News of the record-setting crash in the US stock market doubtlessly dominated business news recently. However, this should not cloud other things, especially the positive, happenings in the US economy. As posted by a contributor on Forbes, business and industry in the US have started to invest actively in new equipment and production facilities. This is expected to help boost overall GDP growth for 2018. If it continues, it is believed to set up the foundation for future prosperity not only for companies but also for employees.
Consumers and Businesses Spending More
As posted by ABC News, Americans are becoming more optimistic about the US economy’s direction. This confidence has fueled more spending. Businesses are buying more machinery, computers, and other hardware or equipment for business use. Not all companies have the funds readily available to spend, though. That’s why some resort to loans while others turn to invoice financing services like the one provided by Fundbox invoice factoring & financing.
Having a healthy economy with a positive outlook is an excellent opportunity to spend for business expansion or new ventures. This is what’s happening in the UK at present. Invoice financing has hit a record high in the UK with a 13% year-on-year increase as the UK exporting industry is seen to be growing. UK Finance notes that there is an increasing understanding among businesses of varying sizes on how invoice finance and lending based on assets can support them while they grow.
Improving Jobs and Wages
Businesses have been hiring at a steady pace and it is believed the unemployment rate will be driven down further. Unemployment in the US at present is already at a 17-year low at 4.1%. Some economists are optimistic that the unemployment rate could further decrease to 3.5%. Many businesses have also started offering higher pay. This is evidenced by the increase in wages for the January jobs report. Wages and salaries increased in the last three months of 2017 as businesses started offering higher pay to fill positions they struggled to fill.
Good Household Finances
American household finances are seen to be in decent shape. In the July to September quarter (2017), Federal data showed that US household debt equaled 95% of disposable income. This includes all types of debt, from credit cards to student loans and mortgages. In comparison, the household debt to disposable income ratio before the recession was at around 120%.
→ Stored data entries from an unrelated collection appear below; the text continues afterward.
===== src/rtl/fpu_mul_arbiter.sv =====
// Shares one pipelined FP32 multiplier among NREQ round-robin requesters, tracks in-flight ops
// through the fixed latency and returns tagged results through an in-order, credit-limited FIFO.
// Optional per-result {nan, inf, zero} flags are enabled with `define FPU_MUL_ARB_FLAGS_EN.

module fpu_mul_arbiter_chk (
    input logic clk,
    input logic rst,
    input logic push,
    input logic full
);
    // Issue credits must make a push into a full FIFO impossible
    assert property (@(posedge clk) disable iff (!rst) !(push && full))
        else $error("fpu_mul_arbiter: result FIFO push while full");
endmodule

module fpu_mul_arbiter #(
    parameter int NREQ  = 4,
    parameter int LAT   = 3,
    parameter int DEPTH = 8,
    parameter int IDW   = $clog2(NREQ)
) (
    input  logic                 clk,
    input  logic                 rst,
    input  logic [NREQ-1:0]      req_valid,
    output logic [NREQ-1:0]      req_ready,
    input  logic [32*NREQ-1:0]   req_a,
    input  logic [32*NREQ-1:0]   req_b,
    output logic                 mul_rst,
    output logic [31:0]          mul_a,
    output logic [31:0]          mul_b,
    input  logic [31:0]          mul_s,
    output logic                 res_valid,
    input  logic                 res_ready,
    output logic [31:0]          res_s,
    output logic [IDW-1:0]       res_id,
    output logic [2:0]           res_flags,
    output logic                 busy
);
    localparam int PW  = (DEPTH > 1) ? $clog2(DEPTH) : 1;
    localparam int CW  = $clog2(DEPTH + LAT + 1) + 1;
    localparam int FCW = $clog2(LAT + 1) + 1;

    typedef enum logic [0:0] {ST_FLUSH = 1'b0, ST_RUN = 1'b1} state_t;

    state_t           state_r, state_s;
    logic [FCW-1:0]   flush_cnt_r, flush_cnt_s;
    logic             mul_rst_r;
    logic [IDW-1:0]   rr_r;
    logic [LAT-1:0]   vpipe_r;
    logic [IDW-1:0]   idpipe_r [LAT];
    logic [PW-1:0]    wr_ptr_r, rd_ptr_r;
    logic [CW-1:0]    fifo_count_r;
    logic [31:0]      mem_data_r [DEPTH];
    logic [IDW-1:0]   mem_id_r [DEPTH];

    logic             found_s, hit_s, run_s, issue_ok_s, accept_s, push_s, pop_s;
    logic [IDW-1:0]   gnt_s;
    int               idx_s;
    logic [CW-1:0]    inflight_s, occ_s;

    function automatic logic [PW-1:0] ptr_inc(input logic [PW-1:0] p);
        ptr_inc = (p == PW'(DEPTH - 1)) ? {PW{1'b0}} : p + PW'(1);
    endfunction

    // Flush sequencing: hold the multiplier in reset for LAT+1 cycles after every reset
    always_comb begin
        state_s     = state_r;
        flush_cnt_s = flush_cnt_r;
        case (state_r)
            ST_FLUSH: begin
                if (flush_cnt_r == FCW'(LAT)) begin
                    state_s     = ST_RUN;
                    flush_cnt_s = {FCW{1'b0}};
                end else begin
                    state_s     = ST_FLUSH;
                    flush_cnt_s = flush_cnt_r + FCW'(1);
                end
            end
            ST_RUN: begin
                state_s     = ST_RUN;
                flush_cnt_s = {FCW{1'b0}};
            end
            default: begin
                state_s     = ST_FLUSH;
                flush_cnt_s = {FCW{1'b0}};
            end
        endcase
    end

    // FSM state, flush counter and registered multiplier reset
    always_ff @(posedge clk or negedge rst) begin
        if (!rst) begin
            state_r     <= ST_FLUSH;
            flush_cnt_r <= {FCW{1'b0}};
            mul_rst_r   <= 1'b1;
        end else begin
            state_r     <= state_s;
            flush_cnt_r <= flush_cnt_s;
            mul_rst_r   <= (state_s == ST_FLUSH);
        end
    end

    assign mul_rst = mul_rst_r;

    // Round-robin search starting at rr_r, wrapping at NREQ
    always_comb begin
        found_s = 1'b0;
        gnt_s   = {IDW{1'b0}};
        idx_s   = 0;
        hit_s   = 1'b0;
        for (int i = 0; i < NREQ; i++) begin
            idx_s   = int'(rr_r) + i;
            idx_s   = (idx_s >= NREQ) ? idx_s - NREQ : idx_s;
            hit_s   = !found_s && req_valid[idx_s];
            gnt_s   = hit_s ? IDW'(idx_s) : gnt_s;
            found_s = found_s | hit_s;
        end
    end

    // Credit check, handshake and operand mux; a same-cycle pop does not free a credit
    always_comb begin
        inflight_s = {CW{1'b0}};
        for (int i = 0; i < LAT; i++) begin
            inflight_s = inflight_s + CW'(vpipe_r[i]);
        end
        occ_s      = fifo_count_r + inflight_s;
        issue_ok_s = (occ_s < CW'(DEPTH));
        run_s      = (state_r == ST_RUN);
        accept_s   = run_s & found_s & issue_ok_s;
        req_ready        = {NREQ{1'b0}};
        req_ready[gnt_s] = accept_s;
        mul_a = accept_s ? req_a[{gnt_s, 5'b00000} +: 32] : 32'h0000_0000;
        mul_b = accept_s ? req_b[{gnt_s, 5'b00000} +: 32] : 32'h0000_0000;
    end

    // Round-robin pointer and in-flight {valid, id} tracking pipe
    always_ff @(posedge clk or negedge rst) begin
        if (!rst) begin
            rr_r    <= {IDW{1'b0}};
            vpipe_r <= {LAT{1'b0}};
            for (int i = 0; i < LAT; i++) begin
                idpipe_r[i] <= {IDW{1'b0}};
            end
        end else begin
            if (accept_s) begin
                rr_r <= (gnt_s == IDW'(NREQ - 1)) ? {IDW{1'b0}} : gnt_s + IDW'(1);
            end
            vpipe_r[0]  <= accept_s;
            idpipe_r[0] <= gnt_s;
            for (int i = 1; i < LAT; i++) begin
                vpipe_r[i]  <= vpipe_r[i-1];
                idpipe_r[i] <= idpipe_r[i-1];
            end
        end
    end

    assign push_s    = vpipe_r[LAT-1];
    assign res_valid = (fifo_count_r != {CW{1'b0}});
    assign pop_s     = res_valid & res_ready;

    // Result FIFO pointers and occupancy
    always_ff @(posedge clk or negedge rst) begin
        if (!rst) begin
            wr_ptr_r     <= {PW{1'b0}};
            rd_ptr_r     <= {PW{1'b0}};
            fifo_count_r <= {CW{1'b0}};
        end else begin
            if (push_s) begin
                wr_ptr_r <= ptr_inc(wr_ptr_r);
            end
            if (pop_s) begin
                rd_ptr_r <= ptr_inc(rd_ptr_r);
            end
            case ({push_s, pop_s})
                2'b10:   fifo_count_r <= fifo_count_r + CW'(1);
                2'b01:   fifo_count_r <= fifo_count_r - CW'(1);
                default: fifo_count_r <= fifo_count_r;
            endcase
        end
    end

    // Result storage; entries are only visible while counted, so no reset is needed
    always_ff @(posedge clk) begin
        if (push_s) begin
            mem_data_r[wr_ptr_r] <= mul_s;
            mem_id_r[wr_ptr_r]   <= idpipe_r[LAT-1];
        end
    end

    assign res_s  = res_valid ? mem_data_r[rd_ptr_r] : 32'h0000_0000;
    assign res_id = res_valid ? mem_id_r[rd_ptr_r] : {IDW{1'b0}};
    assign busy   = (|vpipe_r) | res_valid;

`ifdef FPU_MUL_ARB_FLAGS_EN
    logic [2:0] mem_flags_r [DEPTH];

    function automatic logic [2:0] fp_class(input logic [31:0] v);
        fp_class[2] = (v[30:23] == 8'hff) && (v[22:0] != 23'h0);
        fp_class[1] = (v[30:23] == 8'hff) && (v[22:0] == 23'h0);
        fp_class[0] = (v[30:23] == 8'h00) && (v[22:0] == 23'h0);
    endfunction

    // Classify each product as it enters the FIFO
    always_ff @(posedge clk) begin
        if (push_s) begin
            mem_flags_r[wr_ptr_r] <= fp_class(mul_s);
        end
    end

    assign res_flags = res_valid ? mem_flags_r[rd_ptr_r] : 3'b000;
`else
    assign res_flags = 3'b000;
`endif

    fpu_mul_arbiter_chk u_chk (
        .clk  (clk),
        .rst  (rst),
        .push (push_s),
        .full (fifo_count_r == CW'(DEPTH))
    );
endmodule

===== config.mk =====
export PLATFORM = sky130hd
export DESIGN_NAME = fpu_mul_arbiter
export DESIGN_NICKNAME = d
export VERILOG_FILES = /design/src/rtl/fpu_mul_arbiter.sv
export SDC_FILE = /design/constraint.sdc
export NUM_CORES = 1
export LEC_CHECK = 0
export ABC_CLOCK_PERIOD_IN_PS = 6450
export BUFFER_PORTS_ARGS = -buffer_cell sky130_fd_sc_hd__buf_2
export CAP_MARGIN = 10
export CORE_MARGIN = 2
export CORE_UTILIZATION = 55
export CTS_CLUSTER_DIAMETER = 200
export DETAILED_ROUTE_END_ITERATION = 6
export GPL_TIMING_DRIVEN = 0
export PLACE_DENSITY = 0.93
export SYNTH_ARGS = -nofsm -noshare
export SYNTH_HDL_FRONTEND = slang
export SYNTH_SLANG_ARGS = --single-unit

===== constraint.sdc =====
create_clock -name clk -period 6.45 [get_ports clk]
set_input_delay 0.3225 -clock clk [delete_from_list [all_inputs] [get_ports clk]]
set_output_delay 0.3225 -clock clk [all_outputs]
set_load 0.01 [all_outputs]

## Word-level counts from Yosys, hierarchy flattened

Memory sizes are Yosys's and may differ from the RTL's.
Index checks and enable logic that the tools add are counted.

- Register bits after elaboration: 27
- Bits of input ports: 295
- Word-level logic and storage cells: 104
- RAM bits: 272
- Memories kept: 2
- Output and inout bits: 108

Memory list:

| name | words | width | read ports | clocked after memory_dff | wr ports | line | source |
|---|---|---|---|---|---|---|---|
| mem_data_r | 8 | 32 | 1 | 0 | 1 | 53 | `logic [31:0] mem_data_r [DEPTH];` |
| mem_id_r | 8 | 2 | 1 | 0 | 1 | 54 | `logic [IDW-1:0] mem_id_r [DEPTH];` |

- Shift operators: 2
- Equal/unequal tests: 6
- $lt $le $gt $ge: 11
- Bitwise gates (word level): 10
- Mux-type cells: 36
- Reductions and logical operators: 10
- Add/sub/neg operators: 16

Operator list:

| cell | number |
|---|---|
| 128-bit by 8-bit indexed part select with 32-bit output | 2 |
| 32-bit 2-to-1 mux | 7 |
| 32-bit by 4-bit < comparator with 1-bit output, second input constant | 4 |
| 1-bit 2-to-1 mux | 12 |
| 2-bit 2-to-1 mux | 6 |
| 3-bit by 3-bit subtractor with 4-bit output, second input constant | 3 |
| 5-bit case mux with 2 select lines | 1 |
| 3-bit by 1-bit adder with 3-bit output, second input constant | 3 |
| 3-bit greater-or-equal comparator, second input constant | 3 |
| 3-bit 2-to-1 mux | 3 |
| 1-bit binary-select mux with 2-bit select | 4 |
| 2-bit by 2-bit adder with 3-bit output, second input constant | 2 |
| 3-bit == test, second input constant | 2 |
| 3-bit case mux with 2 select lines | 1 |
| 5-bit by 1-bit adder with 5-bit output, second input constant | 1 |
| 5-bit by 3-bit adder with 5-bit output | 1 |
| 5-bit by 4-bit < comparator with 1-bit output, second input constant | 1 |
| 5-bit nonzero test | 1 |
| 5-bit by 1-bit subtractor with 5-bit output, second input constant | 1 |
| 4-bit bitwise AND | 1 |
| 2-bit == test, second input constant | 2 |
| 1-bit logical AND | 4 |
| 1-bit bitwise OR | 4 |
| 2-bit by 3-bit subtractor with 4-bit output, second input constant | 1 |
| 16 further kinds | 21 |

## Logic depth before layout (Yosys ltp)

Gate-level depths: netlist of run 1.

- Depth after elaboration: 19
- Mapped depth: 16
- Gate-level depth less buffers: 13

## Worst setup path before layout of run 1

No wires, ideal clock.

- Path type: flip-flop to flip-flop
- Start: reg wr_ptr_r[0]
- End: mem mem_data_r[0][0], enable pin
- Period minus slack after synthesis: 3.398 ns
- Buffers on the path: 0
- Stages on the path, launching flop included: 3
- Required time: 5.983 ns
- Arrival: 2.930 ns
- Slack: 3.052 ns
- Library setup time: 0.467 ns
- Cell sequence: dfrtp_1 > nand2b_1 > nor3_1

RTL lines:

| item | line | source |
|---|---|---|
| start, declared | 51 | `logic [PW-1:0] wr_ptr_r, rd_ptr_r;` |
| start signal, assigned | 164 | `wr_ptr_r <= {PW{1'b0}};` |
| start signal, assigned | 169 | `wr_ptr_r <= ptr_inc(wr_ptr_r);` |
| end, declared | 53 |  |

Straight into the memory's write port.

## Final worst setup path of run 1

- Start: reg vpipe_r[0]
- End: out mul_b[5]

- Cells in the longest elaborated chain, start to end: 6

Ends and longest elaborated chain:

| item | line | source |
|---|---|---|
| start, declared | 49 | `logic [LAT-1:0] vpipe_r;` |
| start signal, assigned | 140 | `vpipe_r <= {LAT{1'b0}};` |
| start signal, assigned | 148 | `vpipe_r[0] <= accept_s;` |
| start signal, assigned by index | 151 | `vpipe_r[i] <= vpipe_r[i-1];` |
| 1-bit by 1-bit adder with 2-bit output | 124 | `inflight_s = inflight_s + CW'(vpipe_r[i]);` |
| 2-bit by 1-bit adder with 3-bit output | 124 |  |
| 5-bit by 3-bit adder with 5-bit output | 126 | `occ_s = fifo_count_r + inflight_s;` |
| 5-bit by 4-bit < comparator with 1-bit output | 127 | `issue_ok_s = (occ_s < CW'(DEPTH));` |
| 1-bit bitwise AND | 129 | `accept_s = run_s & found_s & issue_ok_s;` |
| net accept_s | 56 | `logic found_s, hit_s, run_s, issue_ok_s, accept_s, push_s, pop_s;` |
| 32-bit 2-to-1 mux | 133 | `mul_b = accept_s ? req_b[{gnt_s, 5'b00000} +: 32] : 32'h0000_0000;` |
| end, declared | 30 | `output logic [31:0] mul_b,` |

The timed path passes the listed nets, and every way through them passes these cells.

==> results of run 1 <==
## cell type report
class,instances,area share
flip-flops and latches,299,0.5139
multi-input cells,425,0.2579
repair buffers,413,0.1293
clock buffers,35,0.04347
well taps,324,0.02355
plain buffers,56,0.01774
clock inverters,17,0.009378
inverters,12,0.002617
diodes,15,0.002181
## power by group through the flow
stage                     Combinational, W  Clock (W)  Sequential [W]
after floorplan                    0.00205          0         0.00250
after global placement             0.00322          0         0.00253
after detailed placement           0.00340          0         0.00254
after CTS                          0.00348    0.00165         0.00252
after global routing               0.00365    0.00171         0.00253
final                              0.00349    0.00165         0.00252
## cells in the final DEF (no fill, tap or decap), types with 4 or more instances in the layout
| master | instances |
|---|---|
| clkbuf_16 | 29 |
| inv_1 | 12 |
| nand2_1 | 8 |
| dfrtp_1 | 26 |
| nor3_1 | 4 |
| xor2_1 | 4 |
| clkbuf_1 | 21 |
| nor2_1 | 40 |
| buf_12 | 4 |
| a21o_1 | 5 |
| mux4_2 | 68 |
| o21ai_0 | 4 |
| o22ai_1 | 64 |
| nor2_4 | 6 |
| mux2_2 | 5 |
| and2_1 | 5 |
| buf_2 | 430 |
| clkinv_1 | 7 |
| a21oi_1 | 4 |
| ha_1 | 14 |
| buf_6 | 12 |
| edfxtp_1 | 272 |
| mux2i_1 | 163 |
| diode_2 | 15 |
| clkinv_2 | 4 |
## cell families (layout without fill, tap and decap cells)
logic type / after synthesis / in the layout
buffers and inverters: 68 / 533
XOR/XNOR: 6 / 6
adder cells (fa/ha/maj): 15 / 15
multiplexers: 237 / 237
AO/OA/AOI/OAI: 83 / 83
AND/OR/NAND/NOR: 81 / 81
flip-flops: 299 / 299
other: 1 / 18
## synth_stat cells, types with 2 or more instances
library cell,number,share of area
nor2_1,46,0.013
nor3_1,6,0.0022
edfxtp_1,272,0.60
a21o_1,5,0.0028
buf_4,3,0.0017
nand2_2,2,0.00092
mux2_2,5,0.0041
xor2_1,4,0.0026
nand2b_1,3,0.0014
nor2b_1,2,0.00092
buf_6,6,0.0050
a22oi_1,2,0.0011
o22ai_1,64,0.030
and2_1,5,0.0023
buf_2,31,0.011
a21oi_1,4,0.0015
ha_1,14,0.013
clkbuf_1,15,0.0041
mux2i_1,163,0.12
xnor2_1,2,0.0013
nand3b_1,2,0.0011
inv_1,12,0.0033
mux4_2,68,0.11
nand2_1,8,0.0022
nand3_1,3,0.0011
dfrtp_1,26,0.048
o21ai_0,4,0.0015
o21ai_1,2,0.00074
## registers in the layout, summed over array words and instances, names as in the netlist
| signal | count |
|---|---|
| mem_id_r | 16 |
| rr_r | 2 |
| vpipe_r | 3 |
| flush_cnt_r | 3 |
| run_s | 1 |
| rd_ptr_r | 3 |
| idpipe_r | 6 |
| mul_rst | 1 |
| mem_data_r | 256 |
| fifo_count_r | 5 |
| wr_ptr_r | 3 |
## critical path, stage by stage, from the launching register on
cell and delay, ps:
dfrtp_1 430, fa_1 430, ha_1 280, and3_1 170
o21ai_1 240, mux2i_4 450, nand2_2 250, buf_2 350
o22ai_1 770, buf_2 280
## routing by layer
metal,global-route usage,up-vias,routed length [um]
met5,0,-,28
met3,0.08166,107,5299
li1,-,4077,-
met1,0.4553,5026,16390
met2,0.6736,830,26360
met4,0.1522,4,2278
## worst paths after layout
check / start / endpoint
worst max-delay path: vpipe_r[0]$_DFF_PN0_ / mul_b[5]
worst min-delay path: mul_s[24] / mem_data_r[6][24]$_DFFE_PP_
worst max register to register: fifo_count_r[1]$_DFFE_PN0P_ / fifo_count_r[4]$_DFFE_PN0P_
worst min register to register: idpipe_r[5]$_DFF_PN0_ / idpipe_r[3]$_DFF_PN0_
max in group asynchronous: rst / flush_cnt_r[2]$_DFF_PN0_
min in group asynchronous: rst / rr_r[1]$_DFFE_PN0P_
## per-stage QoR
stage,hold WS (ps),instances
after floorplan,26.91,792
after global placement,332.2,1515
after detailed placement,345.1,1528
after CTS,45.11,1581
after global routing,58.40,1587
final,57.72,1596
==> flow_summary.json, run 1 <==
{
  "start_util": 0.5597,
  "gp_congestion": 0.9504,
  "hp-class": "input port to flop",
  "synth_seq_cells": 299,
  "htreeDepth": 1,
  "drc_errors": 0,
  "grt_pass1_vias": 9878,
  "synthesis.area_um2": 13570,
  "ios": 403,
  "tns_ps": 0,
  "drv_slew": 0,
  "drt_iter0_markers": 1266,
  "drive_gt1_frac": 0.4582,
  "synth.distinct_cells": 39,
  "num-nets-final": 1545,
  "path_class": "flop to primary output",
  "synthCells": 790,
  "max_cap_violations": 0,
  "via_per_inst": 6.293,
  "pwr-share-clk": 0.216,
  "cts_resized": 0,
  "cp_max_fo": 10,
  "synth_mux_area_frac": 0.2389,
  "grt_first_pass_wirelength_um": 68740,
  "grt_usage": 0.3799,
  "grt_start_max_net_pins": 28,
  "cp-end-kind": "primary output",
  "fin_ws_ps": 1920,
  "postLayoutCoreUtil": 0.7098,
  "cts_tree": "done",
  "coreArea_um2": 24250,
  "hold_path_depth": 1,
  "path_clk_slew_ps": 70,
  "drt-total-wl_um": 50360,
  "placed_area_um2": 16250,
  "synth-xor-area-share": 0.003872,
  "switchingPower_w": 0.002924,
  "synth_top_family_by_area": "multiplexers",
  "finalClockSkew_ps": 9.946,
  "run_status": "finished clean",
  "final_hold_viol_count": 0,
  "synth_warnings": 0,
  "rsz0062_at_grt": "no",
  "p_per_area_nw_per_um2": 445.5,
  "synth_compound_gate_area_share": 0.03817,
  "start_kind": "flop",
  "multi_input_area_um2": 4439,
  "ys.flop_type": "edfxtp_1",
  "r2r_slack_ps": 3090,
  "syn_to_final_growth_pct": 26.82,
  "rows": 57,
  "reg2regPathDepth": 15,
  "port_buffers": 399,
  "first_pass_iters": 5,
  "min_period_over_period": 0.7023,
  "final_area_um2": 17210,
  "swShare": 0.3813,
  "die_y_um": 161.1,
  "ctsHoldBuffers": 1,
  "drtAntennaViolNets": 0,
  "clk_path_buf_depth": 3,
  "tightest_slew_ps": 963.8,
  "die_area_um2": 25950,
  "p_int_w": 0.004745,
  "antenna_found_initial": 11,
  "postCtsSetupRepairBufs": 0,
  "fmax_mhz": 220.8,
  "hpwl_um": 36830,
  "async_flop_share": 0.09030,
  "avgSynthCellArea_um2": 17.18,
  "worstPathArrival_ps": 4210,
  "dieWidth_um": 161.1,
  "setup_viol": 0,
  "cts_num_sinks": 299,
  "cts_root_buffer": "clkbuf_16",
  "cp.required_ps": 6130,
  "clock_latency_ps": 540,
  "power.total_w": 0.007669,
  "nFillCells": 1524,
  "p_leak_nw": 7.054,
  "synth-simple-area-share": 0.02692,
  "pwr-share-seq": 0.329,
  "combPwrFrac": 0.455,
  "fin_crit_ps": 4530,
  "place_ws_ps": 2586,
  "synthAdderAreaFrac": 0.01438,
  "timing.slew.headroom": 0.3539,
  "synth_edf_count": 272,
  "vias": 10040,
  "seq_area_um2": 8845,
  "avgRoutedWirePerCell_um": 31.55,
  "ir_drop_v": 0.0002546,
  "ys_seq_area_frac": 0.6517,
  "numCtsBuffers": 28,
  "grt.overflow.total": 0
}
No activity file was read; power rests on OpenSTA's default activity.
The US savings rate, however, is a different story. Based on a study by the Bureau of Economic Analysis, savings have plummeted to a 12-year low. The Bureau of Economic Analysis study revealed that the US savings rate dropped to 2.4% in December 2017. This is the lowest savings rate level since 2005. Nevertheless, this plummet may not be considered to be a threat. Economists believe that the reduction in the savings rate is just a natural consequence of a good economic situation. The savings rate is expected to bounce back in the next few months.
Favorable Global Economy
The United States economy is believed to be fundamentally strong despite the recent developments in the stock market. One of the reasons for this is the global economy. The world’s economies have mostly been on the rise. More than 100 countries have enjoyed faster growth in 2017 according to the International Monetary Fund. Japan’s economy had expanded for seven consecutive quarters. This is the longest growth streak for the Japanese economy since 2001. European nations that share the euro currency expanded by 2.5% in 2017, the most in 10 years. These economic growth improvements in different major economies tend to be beneficial to the world’s largest economy, the US.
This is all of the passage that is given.